AttualitàLeggi e sentenze

Le infezioni ospedaliere che intervengono a seguito del ricovero non sono responsabilità di chi cura ma, della struttura dove il paziente è curato”.

 

A stabilirlo il Tribunale di Roma, con la sentenza del 27 settembre 2018.

 

La vicenda

Il paziente era stato ricoverato presso l’unità Operativa di CardioChirurgia dell’ospedale romano, per essere sottoposto ad un intervento di impianto di valvole meccaniche in posizione aortica e mitralica, previa resternotomia e sutura della ferita con punti metallici.

A seguito di ciò al paziente viene successivamente diagnosticata un’infezione della ferita sternale, curata con antibiotico e Vac- therapy.

Alla risoluzione dell’infezione, il paziente viene dimesso.

Undici mesi dopo, a seguito di una recidiva dell’infezione, viene nuovamente ricoverato e sottoposto a nuovo intervento chirurgico per la rimozione dei fili metallici.

A questo punto il paziente trascina in giudizio l’azienda per l’aver contratto l’infezione in ospedale che lo ha costretto ad un secondo intervento chirurgico.

Dal canto suo l’azienda risponde che erano state somministrate le migliori terapie per debellare l’infezione.

 

La perizia accerta che esiste il nesso causale tra l’intervento e l’infezione della ferita da considerarsi a tutti gli effetti ospedaliera, e che questa non è la risultate della malpractice medica ma di carenze strutturali e organizzative dell’ospedale.

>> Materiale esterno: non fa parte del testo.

### src/hdl/ttrl_front.sv
// front end: takes input transfers and queues decoded items in a two-entry queue
// depends on ttrl_pkg
module ttrl_front (
  input  logic           clk,
  input  logic           rst,
  input  logic           in_valid,
  output logic           in_ready,
  input  ttrl_pkg::item_t in_item,
  output logic           q_valid,
  output ttrl_pkg::item_t q_item,
  input  logic           q_pop
);
  import ttrl_pkg::*;

  item_t       slots [2];
  logic        wr_ptr;
  logic        rd_ptr;
  logic [1:0]  count;
  logic        push;
  logic        pop;

  assign in_ready = (count != 2'd2);
  assign push     = in_valid && in_ready;
  assign pop      = q_pop && q_valid;
  assign q_valid  = (count != 2'd0);
  assign q_item   = slots[rd_ptr];

  always_ff @(posedge clk) begin
    if (push) begin
      slots[wr_ptr] <= in_item;
    end
  end

  always_ff @(posedge clk) begin
    if (rst) begin
      wr_ptr <= 1'b0;
      rd_ptr <= 1'b0;
      count  <= 2'd0;
    end else begin
      if (push) wr_ptr <= ~wr_ptr;
      if (pop) rd_ptr <= ~rd_ptr;
      count <= count + {1'b0, push} - {1'b0, pop};
    end
  end

endmodule
## src/design/closest_ray_sphere_hit_assert.svh

```systemverilog
// Assertion macros used by the closest-hit search controller.
// Needs clk and rst_n in the scope of each use.
`ifndef CLOSEST_RAY_SPHERE_HIT_ASSERT_SVH
`define CLOSEST_RAY_SPHERE_HIT_ASSERT_SVH
`ifndef ASSERT_OFF
`define CRSH_ASSERT_IMP(lbl, ante, cons) \
    lbl: assert property (@(posedge clk) disable iff (!rst_n) (ante) |-> (cons)) \
        else $error("assertion failed");
`define CRSH_ASSERT_NEXT(lbl, ante, cons) \
    lbl: assert property (@(posedge clk) disable iff (!rst_n) (ante) |=> (cons)) \
        else $error("assertion failed");
`else
`define CRSH_ASSERT_IMP(lbl, ante, cons)
`define CRSH_ASSERT_NEXT(lbl, ante, cons)
`endif
`endif

```

## src/design/crsh_pkg.sv

```systemverilog
// Shared types and constants of the ray-sphere closest-hit search.
// No dependencies.
package crsh_pkg;

    localparam int MaxSpheres = 16;
    localparam int SlotW      = 4;
    localparam int CountW     = 5;
    localparam int InDataW    = 296;
    localparam int OutDataW   = 40;
    localparam int AccW       = 136;
    localparam int OpW        = 68;
    localparam int SqRemW     = 72;
    localparam int QW         = 84;
    localparam int DivRemW    = 66;
    localparam int DenW       = 65;
    localparam int StepW      = 7;

    localparam int SlotLo   = 0;
    localparam int PosXLo   = 4;
    localparam int PosYLo   = 36;
    localparam int PosZLo   = 68;
    localparam int DirXLo   = 100;
    localparam int DirYLo   = 132;
    localparam int DirZLo   = 164;
    localparam int RadLo    = 196;
    localparam int VisBit   = 227;
    localparam int TLowLo   = 228;
    localparam int THighLo  = 260;

    typedef enum logic [3:0] {
        MAC_DXDX, MAC_DYDY, MAC_DZDZ,
        MAC_CXDX, MAC_CYDY, MAC_CZDZ,
        MAC_CXCX, MAC_CYCY, MAC_CZCZ,
        MAC_RR, MAC_BB, MAC_AC4
    } mac_op_t;

    localparam logic [3:0] MacLast = 4'(MAC_AC4);

    typedef enum logic [3:0] {
        CMD_NOP, CMD_LOAD_SLOT, CMD_LOAD_RAY, CMD_SEL_SPHERE, CMD_MAC,
        CMD_SQRT, CMD_DIV, CMD_UPDATE, CMD_PUBLISH
    } cmd_t;

    typedef struct packed {
        cmd_t              cmd;
        mac_op_t           op;
        logic              root;
        logic [SlotW-1:0]  k;
    } dp_cmd_t;

    typedef struct packed {
        logic vis;
        logic mul_busy;
        logic mul_done;
        logic sqrt_done;
        logic div_done;
        logic a_zero;
        logic disc_neg;
        logic out_full;
    } dp_stat_t;

    typedef enum logic [3:0] {
        ST_IDLE, ST_SPHERE, ST_SEL, ST_MAC_GO, ST_MAC_WAIT, ST_CHECK,
        ST_SQRT_WAIT, ST_DIV_GO, ST_DIV_WAIT, ST_UPD, ST_NEXT, ST_FIN
    } state_t;

endpackage

```

## src/design/crsh_ctrl.sv

```systemverilog
// Controller of the closest-hit search: sequences loads, slot walk and root tests.
// Depends on crsh_pkg and closest_ray_sphere_hit_assert.svh.
`include "closest_ray_sphere_hit_assert.svh"
module crsh_ctrl
    import crsh_pkg::*;
(
    input  logic              clk,
    input  logic              rst_n,
    input  logic              s_tvalid,
    output logic              s_tready,
    input  logic              s_tuser,
    input  logic              cfg_valid,
    output logic              cfg_ready,
    input  logic [CountW-1:0] cfg_data,
    output dp_cmd_t           cmd,
    input  dp_stat_t          stat
);

    state_t            state_reg, state_next;
    logic [CountW-1:0] count_reg;
    logic [CountW-1:0] k_reg, k_next;
    logic [3:0]        mi_reg, mi_next;
    logic              root_reg, root_next;
    logic [CountW-1:0] n_lim;

    assign cfg_ready = 1'b1;
    assign n_lim = (count_reg > CountW'(MaxSpheres)) ? CountW'(MaxSpheres) : count_reg;

    always_ff @(posedge clk or negedge rst_n)
    begin
        if (!rst_n)
        begin
            state_reg <= ST_IDLE;
            count_reg <= '0;
            k_reg     <= '0;
            mi_reg    <= '0;
            root_reg  <= 1'b0;
        end
        else
        begin
            state_reg <= state_next;
            k_reg     <= k_next;
            mi_reg    <= mi_next;
            root_reg  <= root_next;
            if (cfg_valid)
            begin
                count_reg <= cfg_data;
            end
        end
    end

    always_comb
    begin
        state_next = state_reg;
        k_next     = k_reg;
        mi_next    = mi_reg;
        root_next  = root_reg;
        s_tready   = 1'b0;
        cmd.cmd    = CMD_NOP;
        cmd.op     = mac_op_t'(mi_reg);
        cmd.root   = root_reg;
        cmd.k      = k_reg[SlotW-1:0];
        unique case (state_reg)
            ST_IDLE:
            begin
                s_tready = 1'b1;
                if (s_tvalid)
                begin
                    if (s_tuser)
                    begin
                        cmd.cmd    = CMD_LOAD_RAY;
                        k_next     = '0;
                        state_next = ST_SPHERE;
                    end
                    else
                    begin
                        cmd.cmd = CMD_LOAD_SLOT;
                    end
                end
            end
            ST_SPHERE:
            begin
                if (k_reg >= n_lim)
                begin
                    state_next = ST_FIN;
                end
                else
                begin
                    cmd.cmd    = CMD_SEL_SPHERE;
                    state_next = ST_SEL;
                end
            end
            ST_SEL:
            begin
                mi_next    = '0;
                state_next = stat.vis ? ST_MAC_GO : ST_NEXT;
            end
            ST_MAC_GO:
            begin
                cmd.cmd    = CMD_MAC;
                state_next = ST_MAC_WAIT;
            end
            ST_MAC_WAIT:
            begin
                if (stat.mul_done)
                begin
                    if (mi_reg == MacLast)
                    begin
                        state_next = ST_CHECK;
                    end
                    else
                    begin
                        mi_next    = mi_reg + 4'd1;
                        state_next = ST_MAC_GO;
                    end
                end
            end
            ST_CHECK:
            begin
                if (stat.a_zero || stat.disc_neg)
                begin
                    state_next = ST_NEXT;
                end
                else
                begin
                    cmd.cmd    = CMD_SQRT;
                    state_next = ST_SQRT_WAIT;
                end
            end
            ST_SQRT_WAIT:
            begin
                if (stat.sqrt_done)
                begin
                    root_next  = 1'b0;
                    state_next = ST_DIV_GO;
                end
            end
            ST_DIV_GO:
            begin
                cmd.cmd    = CMD_DIV;
                state_next = ST_DIV_WAIT;
            end
            ST_DIV_WAIT:
            begin
                if (stat.div_done)
                begin
                    state_next = ST_UPD;
                end
            end
            ST_UPD:
            begin
                cmd.cmd = CMD_UPDATE;
                if (root_reg)
                begin
                    state_next = ST_NEXT;
                end
                else
                begin
                    root_next  = 1'b1;
                    state_next = ST_DIV_GO;
                end
            end
            ST_NEXT:
            begin
                k_next     = k_reg + CountW'(1);
                state_next = ST_SPHERE;
            end
            ST_FIN:
            begin
                if (!stat.out_full)
                begin
                    cmd.cmd    = CMD_PUBLISH;
                    state_next = ST_IDLE;
                end
            end
            default:
            begin
                state_next = ST_IDLE;
            end
        endcase
    end

    `CRSH_ASSERT_NEXT(a_fin_publish, state_reg == ST_FIN && !stat.out_full, stat.out_full)
    `CRSH_ASSERT_IMP(a_k_bound, 1'b1, k_reg <= CountW'(MaxSpheres))
    `CRSH_ASSERT_IMP(a_mac_wait_busy, state_reg == ST_MAC_WAIT, stat.mul_busy)
    `CRSH_ASSERT_IMP(a_ready_quiet, s_tready, !stat.mul_busy)

endmodule

```
`config.mk`:
```
export PLATFORM = sky130hd
export DESIGN_NAME = phong_diffuse_pixel_shader_top
export DESIGN_NICKNAME = d
export VERILOG_FILES = /design/src/design/pds_pkg.sv /design/src/design/phong_diffuse_pixel_shader_top.sv /design/src/design/pds_ctrl.sv /design/src/design/pds_datapath.sv
export VERILOG_INCLUDE_DIRS = /design/src /design/src/design
export SDC_FILE = /design/constraint.sdc
export NUM_CORES = 2
export LEC_CHECK = 0
export BUFFER_PORTS_ARGS = -buffer_cell sky130_fd_sc_hd__buf_2
export CAP_MARGIN = 20
export CORE_MARGIN = 10
export CORE_UTILIZATION = 57
export CTS_CLUSTER_SIZE = 10
export DETAILED_ROUTE_END_ITERATION = 6
export HOLD_SLACK_MARGIN = 0.05
export PLACE_DENSITY = 0.81
export RECOVER_POWER = 100
export SYNTH_ARGS = -nofsm -noshare
export SYNTH_HDL_FRONTEND = slang
export SYNTH_SLANG_ARGS = --single-unit
```
`constraint.sdc`:
```
create_clock -name clock -period 10.7 [get_ports clock]
set_input_delay 2.14 -clock clock [delete_from_list [all_inputs] [get_ports clock]]
set_output_delay 2.14 -clock clock [all_outputs]
set_load 0.1 [all_outputs]
```
[src/design/fqpr_ctrl.sv]
// ----------------------------------------------------------------------------
// fqpr_ctrl
// Sequencer: accept a word, execute it, then hand the result to the output.
// ----------------------------------------------------------------------------
module fqpr_ctrl import fqpr_pkg::*; (
  input  logic     clk_i,
  input  logic     rst_ni,
  input  logic     in_valid_i,
  output logic     in_ready_o,
  input  logic     out_ready_i,
  input  dp_stat_t stat_i,
  output dp_cmd_t  cmd_o
);

  typedef enum logic [1:0] {
    S_IDLE,
    S_EXEC,
    S_RESP
  } state_e;

  state_e state_q;
  logic   in_ready_q;
  logic   out_free;

  assign out_free   = !stat_i.out_busy || out_ready_i;
  assign in_ready_o = in_ready_q;

  assign cmd_o.capture = in_valid_i && in_ready_q;
  assign cmd_o.exec    = (state_q == S_EXEC);
  assign cmd_o.publish = (state_q == S_RESP) && out_free;

  always_ff @(posedge clk_i or negedge rst_ni) begin
    if (!rst_ni) begin
      state_q    <= S_IDLE;
      in_ready_q <= 1'b1;
    end else begin
      case (state_q)
        S_IDLE: begin
          if (in_valid_i && in_ready_q) begin
            state_q    <= S_EXEC;
            in_ready_q <= 1'b0;
          end
        end
        S_EXEC: begin
          state_q <= S_RESP;
        end
        S_RESP: begin
          // hold until the result register can take the word
          if (out_free) begin
            state_q    <= S_IDLE;
            in_ready_q <= 1'b1;
          end
        end
        default: begin
          state_q    <= S_IDLE;
          in_ready_q <= 1'b1;
        end
      endcase
    end
  end

endmodule
**config.mk**
```make
export PLATFORM = sky130hd
export DESIGN_NAME = i2c_bitbang_master_core
export DESIGN_NICKNAME = d
export VERILOG_FILES = /design/src/rtl/i2cbb_pkg.sv /design/src/rtl/i2cbb_seq.sv /design/src/rtl/i2c_bitbang_master_core.sv
export SDC_FILE = /design/constraint.sdc
export NUM_CORES = 1
export LEC_CHECK = 0
export ABC_AREA = 0
export BUFFER_PORTS_ARGS = -buffer_cell sky130_fd_sc_hd__buf_2
export CAP_MARGIN = 20
export CORE_ASPECT_RATIO = 2
export CORE_UTILIZATION = 44
export CTS_BUF_LIST = sky130_fd_sc_hd__clkbuf_8
export CTS_CLUSTER_DIAMETER = 100
export DETAILED_ROUTE_END_ITERATION = 7
export PLACE_DENSITY = 0.74
export SLEW_MARGIN = 40
export SYNTH_ARGS = -nofsm -noshare
export SYNTH_HDL_FRONTEND = slang
export SYNTH_SLANG_ARGS = --single-unit
```
**constraint.sdc**
```tcl
create_clock -name i_clk -period 7.7 [get_ports i_clk]
set_clock_uncertainty 0.05 [all_clocks]
set_input_delay 1.155 -clock i_clk [delete_from_list [all_inputs] [get_ports i_clk]]
set_output_delay 1.155 -clock i_clk [all_outputs]
set_load 0.01 [all_outputs]
```
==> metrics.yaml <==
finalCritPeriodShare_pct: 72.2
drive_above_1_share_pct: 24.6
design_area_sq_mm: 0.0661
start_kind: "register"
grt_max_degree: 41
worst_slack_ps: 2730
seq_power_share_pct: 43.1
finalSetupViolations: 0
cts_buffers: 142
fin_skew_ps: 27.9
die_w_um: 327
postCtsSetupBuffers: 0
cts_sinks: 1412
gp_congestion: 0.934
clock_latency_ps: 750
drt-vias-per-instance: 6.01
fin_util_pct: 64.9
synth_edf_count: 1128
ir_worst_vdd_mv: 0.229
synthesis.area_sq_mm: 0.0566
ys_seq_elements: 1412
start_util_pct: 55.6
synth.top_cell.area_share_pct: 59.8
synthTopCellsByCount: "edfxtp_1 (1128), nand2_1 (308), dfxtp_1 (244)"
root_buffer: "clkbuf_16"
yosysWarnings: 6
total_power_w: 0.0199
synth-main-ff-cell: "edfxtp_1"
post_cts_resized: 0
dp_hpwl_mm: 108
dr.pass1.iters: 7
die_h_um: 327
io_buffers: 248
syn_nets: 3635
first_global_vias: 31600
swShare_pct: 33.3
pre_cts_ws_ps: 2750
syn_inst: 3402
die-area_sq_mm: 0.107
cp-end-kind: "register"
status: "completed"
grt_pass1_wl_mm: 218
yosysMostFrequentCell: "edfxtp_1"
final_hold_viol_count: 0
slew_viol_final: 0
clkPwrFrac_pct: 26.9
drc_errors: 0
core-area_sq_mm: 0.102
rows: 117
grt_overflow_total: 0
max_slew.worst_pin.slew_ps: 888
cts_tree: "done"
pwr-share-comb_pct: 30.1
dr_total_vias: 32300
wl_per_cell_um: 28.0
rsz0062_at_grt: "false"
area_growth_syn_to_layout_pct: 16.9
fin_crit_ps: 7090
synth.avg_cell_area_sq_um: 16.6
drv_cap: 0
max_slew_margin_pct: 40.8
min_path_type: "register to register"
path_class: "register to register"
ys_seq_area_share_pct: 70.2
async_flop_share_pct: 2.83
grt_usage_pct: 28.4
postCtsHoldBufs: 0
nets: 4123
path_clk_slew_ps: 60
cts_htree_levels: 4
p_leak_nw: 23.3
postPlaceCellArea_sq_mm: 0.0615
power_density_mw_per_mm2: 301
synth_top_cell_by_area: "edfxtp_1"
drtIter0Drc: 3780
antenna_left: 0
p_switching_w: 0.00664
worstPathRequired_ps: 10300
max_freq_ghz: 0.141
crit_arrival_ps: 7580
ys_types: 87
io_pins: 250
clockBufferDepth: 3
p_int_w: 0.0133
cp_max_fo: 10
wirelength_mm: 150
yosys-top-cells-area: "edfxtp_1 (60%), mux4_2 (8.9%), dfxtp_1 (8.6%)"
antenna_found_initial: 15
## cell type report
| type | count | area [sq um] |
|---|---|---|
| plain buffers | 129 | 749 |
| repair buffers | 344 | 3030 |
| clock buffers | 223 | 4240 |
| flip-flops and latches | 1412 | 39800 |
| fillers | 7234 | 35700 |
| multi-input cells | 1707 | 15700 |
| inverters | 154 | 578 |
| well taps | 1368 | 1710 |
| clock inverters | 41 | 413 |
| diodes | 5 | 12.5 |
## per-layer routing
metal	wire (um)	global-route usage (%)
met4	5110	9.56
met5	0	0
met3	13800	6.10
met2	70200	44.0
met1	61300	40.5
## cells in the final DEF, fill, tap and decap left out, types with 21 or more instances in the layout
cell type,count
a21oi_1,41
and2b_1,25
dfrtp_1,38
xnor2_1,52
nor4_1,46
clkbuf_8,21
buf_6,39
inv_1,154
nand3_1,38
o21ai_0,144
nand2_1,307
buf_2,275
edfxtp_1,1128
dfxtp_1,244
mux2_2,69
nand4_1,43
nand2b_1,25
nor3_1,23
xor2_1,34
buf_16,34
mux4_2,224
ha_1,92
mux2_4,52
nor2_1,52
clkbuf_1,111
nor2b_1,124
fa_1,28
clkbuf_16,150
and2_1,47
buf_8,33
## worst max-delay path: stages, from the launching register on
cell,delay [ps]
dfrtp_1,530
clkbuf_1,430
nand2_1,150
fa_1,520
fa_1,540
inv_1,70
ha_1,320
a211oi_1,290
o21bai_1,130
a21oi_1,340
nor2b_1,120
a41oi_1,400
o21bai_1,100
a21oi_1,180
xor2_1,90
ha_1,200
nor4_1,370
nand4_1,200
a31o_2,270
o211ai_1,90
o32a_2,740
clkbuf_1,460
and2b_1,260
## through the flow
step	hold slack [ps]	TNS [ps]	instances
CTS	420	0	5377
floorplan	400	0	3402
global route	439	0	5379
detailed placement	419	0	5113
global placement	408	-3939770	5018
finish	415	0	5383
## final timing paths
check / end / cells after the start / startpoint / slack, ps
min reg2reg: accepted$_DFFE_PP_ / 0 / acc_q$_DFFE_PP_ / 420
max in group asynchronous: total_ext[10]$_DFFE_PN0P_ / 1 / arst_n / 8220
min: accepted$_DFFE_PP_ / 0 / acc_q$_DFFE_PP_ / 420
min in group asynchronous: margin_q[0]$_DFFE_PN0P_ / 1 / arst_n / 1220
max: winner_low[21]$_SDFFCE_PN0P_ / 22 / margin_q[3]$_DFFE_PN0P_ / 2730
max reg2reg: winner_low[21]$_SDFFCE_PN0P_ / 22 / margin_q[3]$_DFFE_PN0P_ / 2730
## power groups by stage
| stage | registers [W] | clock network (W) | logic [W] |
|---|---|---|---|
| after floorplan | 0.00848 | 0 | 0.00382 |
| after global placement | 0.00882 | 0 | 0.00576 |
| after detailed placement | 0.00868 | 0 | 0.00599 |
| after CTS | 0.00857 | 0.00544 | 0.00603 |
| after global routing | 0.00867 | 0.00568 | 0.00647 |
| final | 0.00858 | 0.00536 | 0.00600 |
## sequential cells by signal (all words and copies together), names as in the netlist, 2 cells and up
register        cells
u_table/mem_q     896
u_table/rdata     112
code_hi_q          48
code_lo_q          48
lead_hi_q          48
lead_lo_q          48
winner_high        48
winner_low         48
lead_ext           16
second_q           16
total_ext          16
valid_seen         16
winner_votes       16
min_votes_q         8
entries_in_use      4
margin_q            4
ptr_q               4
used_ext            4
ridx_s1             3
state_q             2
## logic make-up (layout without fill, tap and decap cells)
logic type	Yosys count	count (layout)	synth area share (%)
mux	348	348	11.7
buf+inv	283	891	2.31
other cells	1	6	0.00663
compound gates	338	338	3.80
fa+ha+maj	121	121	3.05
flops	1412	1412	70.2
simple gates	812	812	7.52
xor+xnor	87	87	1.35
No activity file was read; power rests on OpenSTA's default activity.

Le perizie successive confermano che:

  • il batterio è origine ospedaliera. Quanto al primo contagio è concomitante all'intervento chirurgico e quindi la cosa appare ovvia, quanto al secondo contagio il CTU motIva (anche per il tipo di batterio rilevato) che anche questo caso fosse legato al primo, senza il quale non vi sarebbe stato neppure il secondo

  • il contagio presuppone una qualche carenza, una deficienza di attenzione e di messa in opera in ordine alle procedure di sanifcazione e di asetticità che devono costantemente garantire la sicurezza del paziente contro i contagi da infezioni nella struttura ospedaliera.

 

La decisione del Giudice

Accertato che l’infezione è stata contratta in ospedale, è difficile accertare con precisione il luogo e il momento, il settore di attività, la causa scatenante, il punto debole della catena di protezione delle misure di sanifcazione, che ne hanno causato il contagio, per cui responsabile ne è l’intera struttura sanitaria.

Una volta accertato quindi che il paziente abbia contratto l’infezione, si legge nella sentenza, “in virtù dei principi che regolano l'onere della prova, in materia contrattuale non vi può essere alcun dubbio che incombe alla struttura ospedaliera provare di avere adottato tutte le misure utili e necessarie per una corretta sanificazione ambientale, al fine di evitare la contaminazione. In altre parole l’Ao doveva fornire la prova che l'evento dannoso (contagio) non rientra tra le complicanze prevedibili ed evitabili. Qual è il modo di adempiere a tale prova negativa? Quello di fornire la prova positiva di aver fatto tutto quanto la scienza del settore ha finora escogitato per evitare o quanto meno ridurre al massimo il rischio di contaminazione e di diffusione del contagio”.

In virtù di tali principi, il Tribunale di Roma condanna l’azienda sanitaria ad un risarcimento di 10 mila euro per il paziente, dato che in assenza della prova da parte di questa di aver adottato tutte le misure utili e necessarie per una corretta sanificazione ambientale e che quindi il contagio non sia una complicanza prevedibile ed evitabile della prestazione al paziente, “deve ritenersi che il nosocomio non abbia predisposto e adottato adeguate misure di sanificazione, con accoglimento delle pretese risarcitorie del paziente che, eventualmente, lo abbia tratto in giudizio”.